`src/rtl/ctrl_fsm_layer.sv`:
```
// Layer-level control FSM: sequences fetch, MAC, drain and writeback per conv volume and drives the volume counter.
// Optional abort input is compiled in when CTRL_FSM_ABORT_EN is defined.
module ctrl_fsm_layer #(
    parameter int MNV      = 224*224,
    parameter int MAX_K    = 3*3*512,
    parameter int PIPE_LAT = 4
) (
    input  logic                       clk,
    input  logic                       rst,
    input  logic                       start,
    input  logic [$clog2(MNV)-1:0]     cfg_num_vol,
    input  logic [$clog2(MAX_K+1)-1:0] cfg_mac_len,
    output logic                       busy,
    output logic                       op_rd_req,
    input  logic                       op_rd_gnt,
    output logic [$clog2(MAX_K+1)-1:0] op_rd_idx,
    output logic                       acc_clear,
    output logic                       acc_en,
    output logic                       out_valid,
    input  logic                       out_ready,
    output logic                       cnt_load,
    output logic [$clog2(MNV)-1:0]     cnt_max_val,
    output logic                       cnt_in_vol,
    output logic                       cnt_clear_vol,
    input  logic                       op_done,
`ifdef CTRL_FSM_ABORT_EN
    input  logic                       abort,
`endif
    output logic                       layer_done
);

    localparam int NW = $clog2(MNV);
    localparam int KW = $clog2(MAX_K+1);
    localparam int DW = (PIPE_LAT > 1) ? $clog2(PIPE_LAT) : 1;

    typedef enum logic [3:0] {
        S_IDLE,
        S_CLEAR,
        S_LOAD,
        S_FETCH,
        S_DRAIN,
        S_STORE,
        S_NEXT,
        S_SETTLE,
        S_FINISH
    } state_t;

    state_t        state_q, state_d;
    logic [KW-1:0] mac_len_q, mac_len_d;
    logic [NW-1:0] num_vol_q, num_vol_d;
    logic [KW-1:0] idx_q, idx_d;
    logic [DW-1:0] drain_q, drain_d;

    logic busy_q, busy_d;
    logic op_rd_req_q, op_rd_req_d;
    logic acc_clear_q, acc_clear_d;
    logic acc_en_q, acc_en_d;
    logic out_valid_q, out_valid_d;
    logic cnt_load_q, cnt_load_d;
    logic cnt_in_vol_q, cnt_in_vol_d;
    logic cnt_clear_vol_q, cnt_clear_vol_d;
    logic layer_done_q, layer_done_d;
    logic clear_req;

    always_comb begin
        state_d      = state_q;
        mac_len_d    = mac_len_q;
        num_vol_d    = num_vol_q;
        idx_d        = idx_q;
        drain_d      = drain_q;
        acc_en_d     = 1'b0;
        layer_done_d = 1'b0;
        clear_req    = 1'b0;

        case (state_q)
            S_IDLE: begin
                if (start) begin
                    if (cfg_num_vol != '0) begin
                        num_vol_d = cfg_num_vol;
                        mac_len_d = (cfg_mac_len == '0) ? KW'(1) : cfg_mac_len;
                        state_d   = S_CLEAR;
                    end else begin
                        layer_done_d = 1'b1;
                    end
                end
            end
            S_CLEAR: state_d = S_LOAD;
            S_LOAD: begin
                idx_d   = '0;
                state_d = S_FETCH;
            end
            S_FETCH: begin
                if (op_rd_gnt) begin
                    acc_en_d = 1'b1;
                    if (idx_q == mac_len_q - KW'(1)) begin
                        idx_d   = '0;
                        drain_d = '0;
                        state_d = S_DRAIN;
                    end else begin
                        idx_d = idx_q + KW'(1);
                    end
                end
            end
            S_DRAIN: begin
                if (drain_q == DW'(PIPE_LAT-1)) begin
                    state_d = S_STORE;
                end else begin
                    drain_d = drain_q + DW'(1);
                end
            end
            // out_valid is already high here, so the handshake completes on this edge
            S_STORE: begin
                if (out_ready) begin
                    state_d = S_NEXT;
                end
            end
            S_NEXT:   state_d = S_SETTLE;
            S_SETTLE: state_d = S_FINISH;
            S_FINISH: begin
                idx_d = '0;
                if (op_done) begin
                    layer_done_d = 1'b1;
                    clear_req    = 1'b1;
                    state_d      = S_IDLE;
                end else begin
                    state_d = S_FETCH;
                end
            end
            default: state_d = S_IDLE;
        endcase

`ifdef CTRL_FSM_ABORT_EN
        if (abort && (state_q != S_IDLE)) begin
            state_d      = S_IDLE;
            idx_d        = '0;
            acc_en_d     = 1'b0;
            layer_done_d = 1'b0;
            clear_req    = 1'b1;
        end
`endif

        // Outputs are registered from the next state so they line up with the state they describe
        busy_d          = (state_d != S_IDLE);
        op_rd_req_d     = (state_d == S_FETCH);
        acc_clear_d     = (state_d == S_FETCH) && (state_q != S_FETCH);
        out_valid_d     = (state_d == S_STORE);
        cnt_load_d      = (state_d == S_LOAD);
        cnt_in_vol_d    = (state_d == S_NEXT);
        cnt_clear_vol_d = (state_d == S_CLEAR) || clear_req;
    end

    always_ff @(posedge clk) begin
        if (rst) begin
            state_q         <= S_IDLE;
            mac_len_q       <= '0;
            num_vol_q       <= '0;
            idx_q           <= '0;
            drain_q         <= '0;
            busy_q          <= 1'b0;
            op_rd_req_q     <= 1'b0;
            acc_clear_q     <= 1'b0;
            acc_en_q        <= 1'b0;
            out_valid_q     <= 1'b0;
            cnt_load_q      <= 1'b0;
            cnt_in_vol_q    <= 1'b0;
            cnt_clear_vol_q <= 1'b0;
            layer_done_q    <= 1'b0;
        end else begin
            state_q         <= state_d;
            mac_len_q       <= mac_len_d;
            num_vol_q       <= num_vol_d;
            idx_q           <= idx_d;
            drain_q         <= drain_d;
            busy_q          <= busy_d;
            op_rd_req_q     <= op_rd_req_d;
            acc_clear_q     <= acc_clear_d;
            acc_en_q        <= acc_en_d;
            out_valid_q     <= out_valid_d;
            cnt_load_q      <= cnt_load_d;
            cnt_in_vol_q    <= cnt_in_vol_d;
            cnt_clear_vol_q <= cnt_clear_vol_d;
            layer_done_q    <= layer_done_d;
        end
    end

    assign busy          = busy_q;
    assign op_rd_req     = op_rd_req_q;
    assign op_rd_idx     = idx_q;
    assign acc_clear     = acc_clear_q;
    assign acc_en        = acc_en_q;
    assign out_valid     = out_valid_q;
    assign cnt_load      = cnt_load_q;
    assign cnt_max_val   = num_vol_q;
    assign cnt_in_vol    = cnt_in_vol_q;
    assign cnt_clear_vol = cnt_clear_vol_q;
    assign layer_done    = layer_done_q;

endmodule

```
### src/rtl/modinv_helper_cmp.sv
// Decision stage of the modular-inversion loop: streams u and v (LSW first)
// and produces v==0, u even, v even and u>v for the loop controller.
module modinv_helper_cmp #(
   parameter int unsigned BUFFER_NUM_WORDS = 9,
   parameter int unsigned BUFFER_ADDR_BITS = 4
) (
   input logic               clk,
   input logic               rst_n,
   modinv_helper_cmp_if.slave bus
);

   localparam int unsigned PROC_NUM_CYCLES = BUFFER_NUM_WORDS + 3;
   localparam int unsigned CNT_BITS        = $clog2(PROC_NUM_CYCLES);

   // Counter landmarks: last address issue, first/last data word, commit
   localparam logic [CNT_BITS-1:0] CNT_ADDR_LAST  = CNT_BITS'(BUFFER_NUM_WORDS - 1);
   localparam logic [CNT_BITS-1:0] CNT_WORD_FIRST = CNT_BITS'(2);
   localparam logic [CNT_BITS-1:0] CNT_WORD_LAST  = CNT_BITS'(BUFFER_NUM_WORDS + 1);
   localparam logic [CNT_BITS-1:0] CNT_COMMIT     = CNT_BITS'(PROC_NUM_CYCLES - 1);

   logic [CNT_BITS-1:0]         proc_cnt;
   logic [BUFFER_ADDR_BITS-1:0] addr;

   logic borrow_acc;
   logic zero_acc;
   logic u_even_acc;
   logic v_even_acc;

   logic v_is_zero_r;
   logic u_is_even_r;
   logic v_is_even_r;
   logic u_gt_v_r;

   logic        borrow_in;
   logic [32:0] diff;
   logic        v_word_zero;
   logic        word_first;
   logic        word_rest;

   // Word-serial v - u; the final borrow-out means v < u, i.e. u > v
   always_comb begin
      word_first  = (proc_cnt == CNT_WORD_FIRST);
      word_rest   = (proc_cnt > CNT_WORD_FIRST) && (proc_cnt <= CNT_WORD_LAST);
      borrow_in   = word_first ? 1'b0 : borrow_acc;
      diff        = {1'b0, bus.v_din} - {1'b0, bus.u_din} - {32'd0, borrow_in};
      v_word_zero = (bus.v_din == '0);
   end

   // Run counter: idle at 0, started by ena, free-runs to the commit slot and wraps
   always_ff @(posedge clk or negedge rst_n) begin
      if (!rst_n) begin
         proc_cnt <= '0;
      end else if (proc_cnt == '0) begin
         if (bus.ena) proc_cnt <= CNT_BITS'(1);
      end else if (proc_cnt == CNT_COMMIT) begin
         proc_cnt <= '0;
      end else begin
         proc_cnt <= proc_cnt + 1'b1;
      end
   end

   // Shared u/v read address: walks 0..N-1 while proc_cnt is 1..N, else parked at 0
   always_ff @(posedge clk or negedge rst_n) begin
      if (!rst_n) begin
         addr <= '0;
      end else if ((proc_cnt != '0) && (proc_cnt <= CNT_ADDR_LAST)) begin
         addr <= addr + 1'b1;
      end else begin
         addr <= '0;
      end
   end

   // Per-word accumulation; word 0 seeds the borrow, zero and parity state
   always_ff @(posedge clk or negedge rst_n) begin
      if (!rst_n) begin
         borrow_acc <= 1'b0;
         zero_acc   <= 1'b0;
         u_even_acc <= 1'b0;
         v_even_acc <= 1'b0;
      end else if (word_first) begin
         borrow_acc <= diff[32];
         zero_acc   <= v_word_zero;
         u_even_acc <= ~bus.u_din[0];
         v_even_acc <= ~bus.v_din[0];
      end else if (word_rest) begin
         borrow_acc <= diff[32];
         zero_acc   <= zero_acc & v_word_zero;
      end
   end

   // Flags change only on the commit edge, together with rdy returning high
   always_ff @(posedge clk or negedge rst_n) begin
      if (!rst_n) begin
         v_is_zero_r <= 1'b0;
         u_is_even_r <= 1'b0;
         v_is_even_r <= 1'b0;
         u_gt_v_r    <= 1'b0;
      end else if (proc_cnt == CNT_COMMIT) begin
         v_is_zero_r <= zero_acc;
         u_is_even_r <= u_even_acc;
         v_is_even_r <= v_even_acc;
         u_gt_v_r    <= borrow_acc;
      end
   end

   assign bus.rdy       = (proc_cnt == '0);
   assign bus.u_addr    = addr;
   assign bus.v_addr    = addr;
   assign bus.v_is_zero = v_is_zero_r;
   assign bus.u_is_even = u_is_even_r;
   assign bus.v_is_even = v_is_even_r;
   assign bus.u_gt_v    = u_gt_v_r;

endmodule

+++++

● **Exercise directions**
If a line in the data above contains "diff", return that line.

● **Solved exercise**
   logic [32:0] diff;
      diff        = {1'b0, bus.v_din} - {1'b0, bus.u_din} - {32'd0, borrow_in};
         borrow_acc <= diff[32];
         borrow_acc <= diff[32];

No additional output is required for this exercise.